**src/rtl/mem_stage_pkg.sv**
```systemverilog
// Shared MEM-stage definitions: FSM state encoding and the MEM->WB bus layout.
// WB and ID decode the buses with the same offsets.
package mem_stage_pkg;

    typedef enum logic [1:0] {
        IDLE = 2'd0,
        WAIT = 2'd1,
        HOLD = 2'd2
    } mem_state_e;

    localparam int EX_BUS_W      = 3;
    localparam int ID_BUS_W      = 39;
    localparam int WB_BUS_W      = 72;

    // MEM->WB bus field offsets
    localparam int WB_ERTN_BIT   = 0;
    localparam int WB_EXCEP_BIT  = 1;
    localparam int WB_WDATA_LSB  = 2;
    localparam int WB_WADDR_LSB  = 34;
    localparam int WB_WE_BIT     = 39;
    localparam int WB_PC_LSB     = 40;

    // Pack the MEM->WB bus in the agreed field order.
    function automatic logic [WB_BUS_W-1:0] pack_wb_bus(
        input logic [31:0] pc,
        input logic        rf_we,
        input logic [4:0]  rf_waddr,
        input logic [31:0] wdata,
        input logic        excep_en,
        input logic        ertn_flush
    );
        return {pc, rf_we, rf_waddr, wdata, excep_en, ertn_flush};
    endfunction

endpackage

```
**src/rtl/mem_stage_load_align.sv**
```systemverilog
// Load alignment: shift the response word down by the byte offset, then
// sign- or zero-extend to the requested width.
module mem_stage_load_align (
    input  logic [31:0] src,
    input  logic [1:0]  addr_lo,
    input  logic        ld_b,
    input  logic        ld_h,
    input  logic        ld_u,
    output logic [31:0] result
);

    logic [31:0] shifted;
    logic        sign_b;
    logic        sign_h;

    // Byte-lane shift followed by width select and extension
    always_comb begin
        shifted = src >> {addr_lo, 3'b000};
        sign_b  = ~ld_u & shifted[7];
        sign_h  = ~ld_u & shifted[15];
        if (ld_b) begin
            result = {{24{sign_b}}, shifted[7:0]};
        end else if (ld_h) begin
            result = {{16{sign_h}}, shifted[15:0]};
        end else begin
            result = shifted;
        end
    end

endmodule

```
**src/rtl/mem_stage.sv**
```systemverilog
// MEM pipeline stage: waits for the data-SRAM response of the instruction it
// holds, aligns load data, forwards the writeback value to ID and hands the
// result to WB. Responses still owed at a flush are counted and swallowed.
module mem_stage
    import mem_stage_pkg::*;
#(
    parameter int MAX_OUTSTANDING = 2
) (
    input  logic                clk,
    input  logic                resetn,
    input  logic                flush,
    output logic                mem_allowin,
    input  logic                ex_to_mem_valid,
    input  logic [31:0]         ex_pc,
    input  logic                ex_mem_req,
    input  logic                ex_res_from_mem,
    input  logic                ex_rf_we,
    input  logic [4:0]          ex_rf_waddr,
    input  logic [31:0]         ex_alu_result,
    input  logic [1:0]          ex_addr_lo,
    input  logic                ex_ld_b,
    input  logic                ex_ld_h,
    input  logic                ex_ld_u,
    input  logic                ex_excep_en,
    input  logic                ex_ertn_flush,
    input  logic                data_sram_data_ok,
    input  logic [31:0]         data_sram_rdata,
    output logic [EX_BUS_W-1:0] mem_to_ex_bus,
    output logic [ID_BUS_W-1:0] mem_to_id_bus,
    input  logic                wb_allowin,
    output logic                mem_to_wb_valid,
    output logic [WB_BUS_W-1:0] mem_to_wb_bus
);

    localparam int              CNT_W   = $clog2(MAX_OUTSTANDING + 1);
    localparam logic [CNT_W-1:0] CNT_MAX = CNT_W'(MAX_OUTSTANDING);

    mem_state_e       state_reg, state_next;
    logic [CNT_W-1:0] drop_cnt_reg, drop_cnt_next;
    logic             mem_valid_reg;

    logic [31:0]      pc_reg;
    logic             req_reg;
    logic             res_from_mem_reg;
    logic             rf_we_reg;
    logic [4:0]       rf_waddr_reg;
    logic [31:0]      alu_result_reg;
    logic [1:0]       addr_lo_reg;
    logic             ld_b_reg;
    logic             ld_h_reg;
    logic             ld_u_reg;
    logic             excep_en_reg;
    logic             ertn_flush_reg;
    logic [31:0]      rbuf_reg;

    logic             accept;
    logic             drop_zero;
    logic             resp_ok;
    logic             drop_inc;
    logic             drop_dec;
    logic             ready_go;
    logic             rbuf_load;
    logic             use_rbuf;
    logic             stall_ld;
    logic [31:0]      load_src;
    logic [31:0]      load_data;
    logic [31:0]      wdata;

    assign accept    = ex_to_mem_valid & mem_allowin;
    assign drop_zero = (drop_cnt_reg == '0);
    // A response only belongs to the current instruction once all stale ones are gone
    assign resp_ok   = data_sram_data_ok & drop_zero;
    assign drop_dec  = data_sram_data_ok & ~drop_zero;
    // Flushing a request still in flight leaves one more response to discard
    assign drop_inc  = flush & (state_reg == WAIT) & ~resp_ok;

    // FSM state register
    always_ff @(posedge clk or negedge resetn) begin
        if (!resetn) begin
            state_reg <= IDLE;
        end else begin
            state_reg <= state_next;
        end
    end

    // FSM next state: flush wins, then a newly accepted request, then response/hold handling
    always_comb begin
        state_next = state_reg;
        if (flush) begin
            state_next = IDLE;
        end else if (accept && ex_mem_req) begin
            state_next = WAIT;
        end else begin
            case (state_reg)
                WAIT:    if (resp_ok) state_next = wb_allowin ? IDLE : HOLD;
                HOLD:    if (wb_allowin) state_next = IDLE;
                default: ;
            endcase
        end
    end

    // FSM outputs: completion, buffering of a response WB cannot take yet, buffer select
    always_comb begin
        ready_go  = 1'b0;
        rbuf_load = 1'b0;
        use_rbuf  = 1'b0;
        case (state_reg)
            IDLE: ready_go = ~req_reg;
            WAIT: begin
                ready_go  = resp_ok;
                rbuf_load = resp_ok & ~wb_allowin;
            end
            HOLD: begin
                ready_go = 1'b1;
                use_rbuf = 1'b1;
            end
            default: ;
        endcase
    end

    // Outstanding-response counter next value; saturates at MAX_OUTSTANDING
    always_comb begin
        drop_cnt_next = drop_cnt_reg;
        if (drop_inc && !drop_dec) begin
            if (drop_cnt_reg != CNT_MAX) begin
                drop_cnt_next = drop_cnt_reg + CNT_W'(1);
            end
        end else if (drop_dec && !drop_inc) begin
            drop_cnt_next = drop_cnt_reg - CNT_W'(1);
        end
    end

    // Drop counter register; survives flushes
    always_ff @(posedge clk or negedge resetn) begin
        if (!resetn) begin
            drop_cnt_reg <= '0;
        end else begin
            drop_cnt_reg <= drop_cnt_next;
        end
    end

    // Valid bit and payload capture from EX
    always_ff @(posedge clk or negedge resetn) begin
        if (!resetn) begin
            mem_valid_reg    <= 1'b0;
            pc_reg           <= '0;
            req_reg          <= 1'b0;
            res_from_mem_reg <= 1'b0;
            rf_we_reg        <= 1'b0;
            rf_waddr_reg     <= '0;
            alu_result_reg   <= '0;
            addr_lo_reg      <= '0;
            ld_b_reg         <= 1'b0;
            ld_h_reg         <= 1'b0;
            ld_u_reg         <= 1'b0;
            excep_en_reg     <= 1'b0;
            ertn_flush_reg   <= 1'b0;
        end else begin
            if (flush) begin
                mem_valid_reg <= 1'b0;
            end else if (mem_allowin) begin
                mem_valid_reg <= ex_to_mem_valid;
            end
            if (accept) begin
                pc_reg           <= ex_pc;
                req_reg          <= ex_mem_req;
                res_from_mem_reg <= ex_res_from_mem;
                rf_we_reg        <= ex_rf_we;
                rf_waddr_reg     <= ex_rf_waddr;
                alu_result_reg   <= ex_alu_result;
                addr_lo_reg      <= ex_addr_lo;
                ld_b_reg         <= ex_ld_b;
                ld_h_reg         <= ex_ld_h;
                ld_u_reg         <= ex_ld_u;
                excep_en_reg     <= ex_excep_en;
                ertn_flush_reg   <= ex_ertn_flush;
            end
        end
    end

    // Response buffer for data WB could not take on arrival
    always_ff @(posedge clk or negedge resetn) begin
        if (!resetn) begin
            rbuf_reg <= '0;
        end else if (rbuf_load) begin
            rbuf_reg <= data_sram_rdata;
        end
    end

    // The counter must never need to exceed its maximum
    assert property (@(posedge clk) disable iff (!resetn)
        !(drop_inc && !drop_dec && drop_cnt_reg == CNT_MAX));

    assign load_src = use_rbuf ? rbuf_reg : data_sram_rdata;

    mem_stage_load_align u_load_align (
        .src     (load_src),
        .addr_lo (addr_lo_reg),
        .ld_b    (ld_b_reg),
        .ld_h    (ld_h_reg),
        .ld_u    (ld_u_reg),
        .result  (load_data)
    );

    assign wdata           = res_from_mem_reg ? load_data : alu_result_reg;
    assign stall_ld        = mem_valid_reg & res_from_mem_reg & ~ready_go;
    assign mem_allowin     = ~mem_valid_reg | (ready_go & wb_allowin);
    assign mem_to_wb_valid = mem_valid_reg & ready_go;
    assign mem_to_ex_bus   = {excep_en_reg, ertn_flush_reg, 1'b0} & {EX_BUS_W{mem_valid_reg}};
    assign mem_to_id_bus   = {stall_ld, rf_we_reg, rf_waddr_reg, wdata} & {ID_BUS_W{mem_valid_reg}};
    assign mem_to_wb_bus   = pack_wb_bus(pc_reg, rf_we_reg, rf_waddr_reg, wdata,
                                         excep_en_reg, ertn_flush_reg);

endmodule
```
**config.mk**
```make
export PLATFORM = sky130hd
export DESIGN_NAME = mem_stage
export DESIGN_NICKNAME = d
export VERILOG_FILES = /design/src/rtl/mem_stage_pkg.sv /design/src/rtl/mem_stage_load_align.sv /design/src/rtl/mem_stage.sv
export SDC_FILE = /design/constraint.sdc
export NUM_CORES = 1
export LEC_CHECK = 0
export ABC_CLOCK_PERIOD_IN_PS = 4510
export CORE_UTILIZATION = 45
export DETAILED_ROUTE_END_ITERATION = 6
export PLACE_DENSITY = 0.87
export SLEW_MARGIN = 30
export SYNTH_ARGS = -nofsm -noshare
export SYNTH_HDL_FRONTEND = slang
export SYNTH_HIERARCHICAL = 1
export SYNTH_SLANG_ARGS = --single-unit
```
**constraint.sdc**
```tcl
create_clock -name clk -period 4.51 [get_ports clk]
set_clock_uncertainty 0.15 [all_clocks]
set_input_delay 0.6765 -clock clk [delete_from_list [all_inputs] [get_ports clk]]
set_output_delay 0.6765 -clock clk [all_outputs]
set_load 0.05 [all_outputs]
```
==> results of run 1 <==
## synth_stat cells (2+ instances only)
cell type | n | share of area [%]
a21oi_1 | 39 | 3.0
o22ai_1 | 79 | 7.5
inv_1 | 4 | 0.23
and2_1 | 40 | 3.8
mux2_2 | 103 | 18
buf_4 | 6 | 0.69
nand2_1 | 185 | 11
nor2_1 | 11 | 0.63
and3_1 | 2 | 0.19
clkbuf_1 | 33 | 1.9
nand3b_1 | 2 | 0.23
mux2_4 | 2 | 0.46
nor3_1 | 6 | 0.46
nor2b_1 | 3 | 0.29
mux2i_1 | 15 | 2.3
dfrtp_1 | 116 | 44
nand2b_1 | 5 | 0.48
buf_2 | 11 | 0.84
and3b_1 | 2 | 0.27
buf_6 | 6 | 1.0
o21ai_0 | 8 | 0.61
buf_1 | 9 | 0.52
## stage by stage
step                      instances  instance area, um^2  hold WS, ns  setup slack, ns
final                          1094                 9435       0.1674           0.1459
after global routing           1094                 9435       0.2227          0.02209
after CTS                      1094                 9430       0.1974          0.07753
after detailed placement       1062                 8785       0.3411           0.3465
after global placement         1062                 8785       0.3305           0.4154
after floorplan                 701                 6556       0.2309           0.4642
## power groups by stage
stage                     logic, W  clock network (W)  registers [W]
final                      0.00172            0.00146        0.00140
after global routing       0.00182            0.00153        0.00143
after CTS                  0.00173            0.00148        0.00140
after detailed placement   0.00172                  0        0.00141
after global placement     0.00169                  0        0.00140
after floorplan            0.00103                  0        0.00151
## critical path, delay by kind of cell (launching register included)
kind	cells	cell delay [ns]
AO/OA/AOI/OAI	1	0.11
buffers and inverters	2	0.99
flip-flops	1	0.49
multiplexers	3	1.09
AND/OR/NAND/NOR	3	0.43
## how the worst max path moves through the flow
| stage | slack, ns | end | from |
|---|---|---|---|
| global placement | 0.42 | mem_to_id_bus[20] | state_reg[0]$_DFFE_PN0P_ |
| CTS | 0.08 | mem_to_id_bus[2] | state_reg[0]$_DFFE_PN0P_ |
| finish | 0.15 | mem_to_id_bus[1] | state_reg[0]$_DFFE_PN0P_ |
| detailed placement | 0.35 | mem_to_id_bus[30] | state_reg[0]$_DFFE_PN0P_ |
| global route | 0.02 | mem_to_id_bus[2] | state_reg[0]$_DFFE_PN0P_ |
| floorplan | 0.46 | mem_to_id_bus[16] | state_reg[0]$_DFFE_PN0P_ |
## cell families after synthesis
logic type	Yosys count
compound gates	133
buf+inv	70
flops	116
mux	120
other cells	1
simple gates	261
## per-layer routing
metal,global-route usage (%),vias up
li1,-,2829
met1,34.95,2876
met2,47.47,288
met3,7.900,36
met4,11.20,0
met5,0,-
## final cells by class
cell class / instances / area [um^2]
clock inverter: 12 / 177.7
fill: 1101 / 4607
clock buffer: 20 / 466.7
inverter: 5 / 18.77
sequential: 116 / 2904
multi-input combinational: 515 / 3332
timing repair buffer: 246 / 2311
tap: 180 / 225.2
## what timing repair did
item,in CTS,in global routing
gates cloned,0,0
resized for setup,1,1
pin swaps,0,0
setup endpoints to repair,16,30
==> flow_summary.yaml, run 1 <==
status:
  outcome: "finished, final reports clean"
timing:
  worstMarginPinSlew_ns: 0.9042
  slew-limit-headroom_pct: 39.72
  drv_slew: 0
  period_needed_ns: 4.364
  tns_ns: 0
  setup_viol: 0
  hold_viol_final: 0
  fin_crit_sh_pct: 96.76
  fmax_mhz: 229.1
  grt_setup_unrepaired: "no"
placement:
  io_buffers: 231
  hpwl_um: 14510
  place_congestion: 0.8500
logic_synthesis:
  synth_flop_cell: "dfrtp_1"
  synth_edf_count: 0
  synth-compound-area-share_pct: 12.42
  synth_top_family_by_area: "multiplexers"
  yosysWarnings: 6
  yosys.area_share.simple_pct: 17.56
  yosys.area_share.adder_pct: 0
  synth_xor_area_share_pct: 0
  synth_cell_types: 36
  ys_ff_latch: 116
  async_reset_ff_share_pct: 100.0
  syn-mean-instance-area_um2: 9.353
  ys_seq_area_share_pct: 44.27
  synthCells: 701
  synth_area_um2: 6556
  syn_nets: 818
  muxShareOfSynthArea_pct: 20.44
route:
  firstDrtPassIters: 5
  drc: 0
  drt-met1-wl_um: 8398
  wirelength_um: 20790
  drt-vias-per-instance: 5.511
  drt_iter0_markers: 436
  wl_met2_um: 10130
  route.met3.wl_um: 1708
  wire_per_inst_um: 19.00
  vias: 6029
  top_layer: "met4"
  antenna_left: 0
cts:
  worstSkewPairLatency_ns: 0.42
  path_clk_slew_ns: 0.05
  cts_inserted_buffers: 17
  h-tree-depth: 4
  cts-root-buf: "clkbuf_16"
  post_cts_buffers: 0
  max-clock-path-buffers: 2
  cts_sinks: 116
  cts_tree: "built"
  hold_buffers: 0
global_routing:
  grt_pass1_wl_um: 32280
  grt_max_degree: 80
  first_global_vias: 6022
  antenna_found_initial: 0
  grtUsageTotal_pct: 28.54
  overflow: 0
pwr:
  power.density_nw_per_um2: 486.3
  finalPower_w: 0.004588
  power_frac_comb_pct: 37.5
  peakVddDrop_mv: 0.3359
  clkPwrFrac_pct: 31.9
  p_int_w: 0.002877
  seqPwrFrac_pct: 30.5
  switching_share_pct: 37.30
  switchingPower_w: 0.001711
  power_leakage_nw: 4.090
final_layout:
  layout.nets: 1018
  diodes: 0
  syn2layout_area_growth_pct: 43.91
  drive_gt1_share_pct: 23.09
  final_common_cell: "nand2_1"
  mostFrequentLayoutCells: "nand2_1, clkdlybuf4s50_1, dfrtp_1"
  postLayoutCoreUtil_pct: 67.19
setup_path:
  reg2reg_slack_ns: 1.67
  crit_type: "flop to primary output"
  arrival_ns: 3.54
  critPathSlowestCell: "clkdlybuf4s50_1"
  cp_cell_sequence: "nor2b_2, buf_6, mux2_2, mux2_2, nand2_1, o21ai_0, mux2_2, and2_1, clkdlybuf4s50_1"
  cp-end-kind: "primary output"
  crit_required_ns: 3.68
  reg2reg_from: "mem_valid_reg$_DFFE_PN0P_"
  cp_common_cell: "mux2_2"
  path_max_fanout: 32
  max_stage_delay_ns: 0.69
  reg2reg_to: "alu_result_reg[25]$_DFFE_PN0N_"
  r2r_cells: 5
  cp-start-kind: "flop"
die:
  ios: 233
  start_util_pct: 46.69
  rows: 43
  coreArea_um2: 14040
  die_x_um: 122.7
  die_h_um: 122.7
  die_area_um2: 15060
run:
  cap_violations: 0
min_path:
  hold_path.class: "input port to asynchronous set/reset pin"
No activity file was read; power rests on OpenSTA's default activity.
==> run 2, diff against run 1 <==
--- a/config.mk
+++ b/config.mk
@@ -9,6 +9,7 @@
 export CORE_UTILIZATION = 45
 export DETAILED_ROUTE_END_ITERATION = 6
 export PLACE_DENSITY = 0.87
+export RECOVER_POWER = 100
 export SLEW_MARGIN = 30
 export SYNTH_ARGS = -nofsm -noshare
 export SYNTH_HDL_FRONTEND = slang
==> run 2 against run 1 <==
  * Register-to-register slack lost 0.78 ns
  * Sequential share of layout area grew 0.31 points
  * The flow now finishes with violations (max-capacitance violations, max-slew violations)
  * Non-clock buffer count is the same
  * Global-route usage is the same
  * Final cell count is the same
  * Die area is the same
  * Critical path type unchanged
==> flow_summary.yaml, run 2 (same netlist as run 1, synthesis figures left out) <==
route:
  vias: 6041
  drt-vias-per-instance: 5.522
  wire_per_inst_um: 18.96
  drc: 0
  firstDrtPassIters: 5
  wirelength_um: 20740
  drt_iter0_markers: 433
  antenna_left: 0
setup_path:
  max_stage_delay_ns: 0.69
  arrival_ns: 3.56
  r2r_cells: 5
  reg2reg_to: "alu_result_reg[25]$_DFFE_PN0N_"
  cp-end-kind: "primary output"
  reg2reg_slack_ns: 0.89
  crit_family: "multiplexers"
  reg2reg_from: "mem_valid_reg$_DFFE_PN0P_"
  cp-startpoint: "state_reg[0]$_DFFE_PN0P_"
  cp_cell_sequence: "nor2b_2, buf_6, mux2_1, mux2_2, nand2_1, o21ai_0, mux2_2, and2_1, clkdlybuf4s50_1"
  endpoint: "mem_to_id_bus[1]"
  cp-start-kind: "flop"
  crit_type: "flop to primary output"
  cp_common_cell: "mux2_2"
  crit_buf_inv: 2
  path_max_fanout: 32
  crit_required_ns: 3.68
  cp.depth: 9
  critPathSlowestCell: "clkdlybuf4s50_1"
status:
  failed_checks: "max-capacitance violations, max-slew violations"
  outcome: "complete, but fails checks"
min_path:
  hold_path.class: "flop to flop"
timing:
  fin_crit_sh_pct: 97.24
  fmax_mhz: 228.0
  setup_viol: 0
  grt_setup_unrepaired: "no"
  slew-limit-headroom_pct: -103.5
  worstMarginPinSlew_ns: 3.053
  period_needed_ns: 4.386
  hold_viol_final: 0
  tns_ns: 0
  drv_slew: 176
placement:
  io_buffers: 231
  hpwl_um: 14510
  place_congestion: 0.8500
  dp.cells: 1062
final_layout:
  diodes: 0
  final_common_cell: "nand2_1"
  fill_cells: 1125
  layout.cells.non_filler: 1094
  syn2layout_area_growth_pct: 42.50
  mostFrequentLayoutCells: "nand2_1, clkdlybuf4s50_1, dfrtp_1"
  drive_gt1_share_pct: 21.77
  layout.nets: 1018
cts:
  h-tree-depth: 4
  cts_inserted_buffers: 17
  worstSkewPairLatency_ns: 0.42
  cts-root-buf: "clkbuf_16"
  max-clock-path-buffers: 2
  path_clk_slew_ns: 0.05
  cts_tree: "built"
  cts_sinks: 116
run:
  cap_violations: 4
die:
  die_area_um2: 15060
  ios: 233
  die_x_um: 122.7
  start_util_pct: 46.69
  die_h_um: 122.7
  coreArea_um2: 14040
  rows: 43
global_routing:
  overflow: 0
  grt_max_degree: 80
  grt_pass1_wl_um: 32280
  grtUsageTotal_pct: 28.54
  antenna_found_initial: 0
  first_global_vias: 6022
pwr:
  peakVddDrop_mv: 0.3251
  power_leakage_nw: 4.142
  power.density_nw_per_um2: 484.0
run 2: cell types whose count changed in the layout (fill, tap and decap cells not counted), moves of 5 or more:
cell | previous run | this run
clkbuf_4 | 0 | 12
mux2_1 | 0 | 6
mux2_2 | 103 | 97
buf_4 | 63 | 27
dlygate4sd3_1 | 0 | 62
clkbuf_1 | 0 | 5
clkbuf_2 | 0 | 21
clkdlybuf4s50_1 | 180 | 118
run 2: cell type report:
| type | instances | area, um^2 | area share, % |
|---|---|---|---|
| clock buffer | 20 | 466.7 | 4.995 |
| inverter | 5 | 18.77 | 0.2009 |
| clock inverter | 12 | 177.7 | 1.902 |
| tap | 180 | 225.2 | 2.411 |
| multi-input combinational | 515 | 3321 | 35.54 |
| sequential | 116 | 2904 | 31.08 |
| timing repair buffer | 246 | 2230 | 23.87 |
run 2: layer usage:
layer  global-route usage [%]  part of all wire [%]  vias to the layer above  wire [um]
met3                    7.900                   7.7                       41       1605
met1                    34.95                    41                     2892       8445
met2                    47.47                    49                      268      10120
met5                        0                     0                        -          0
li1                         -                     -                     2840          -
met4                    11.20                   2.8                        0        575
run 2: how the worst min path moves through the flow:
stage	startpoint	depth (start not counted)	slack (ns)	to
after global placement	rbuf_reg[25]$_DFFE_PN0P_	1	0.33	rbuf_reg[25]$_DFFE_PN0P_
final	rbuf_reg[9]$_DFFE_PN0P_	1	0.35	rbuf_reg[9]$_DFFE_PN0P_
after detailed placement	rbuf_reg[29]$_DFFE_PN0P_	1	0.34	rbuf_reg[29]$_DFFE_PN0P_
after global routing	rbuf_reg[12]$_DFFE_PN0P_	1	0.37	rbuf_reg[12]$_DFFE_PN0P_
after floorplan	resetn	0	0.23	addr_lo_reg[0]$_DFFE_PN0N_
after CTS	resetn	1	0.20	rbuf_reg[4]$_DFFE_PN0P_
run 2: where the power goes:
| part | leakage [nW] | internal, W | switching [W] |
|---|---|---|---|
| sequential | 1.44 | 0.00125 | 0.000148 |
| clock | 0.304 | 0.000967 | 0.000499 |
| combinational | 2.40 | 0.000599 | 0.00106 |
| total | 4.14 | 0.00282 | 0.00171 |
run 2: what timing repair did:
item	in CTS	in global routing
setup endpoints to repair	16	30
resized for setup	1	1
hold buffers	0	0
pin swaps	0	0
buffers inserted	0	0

> _EXERCISE OBJECTIVE_:
In the records above, find each line with the string "constraint" and list it.

> _SOLVED PROBLEM_:
export SDC_FILE = /design/constraint.sdc
**constraint.sdc**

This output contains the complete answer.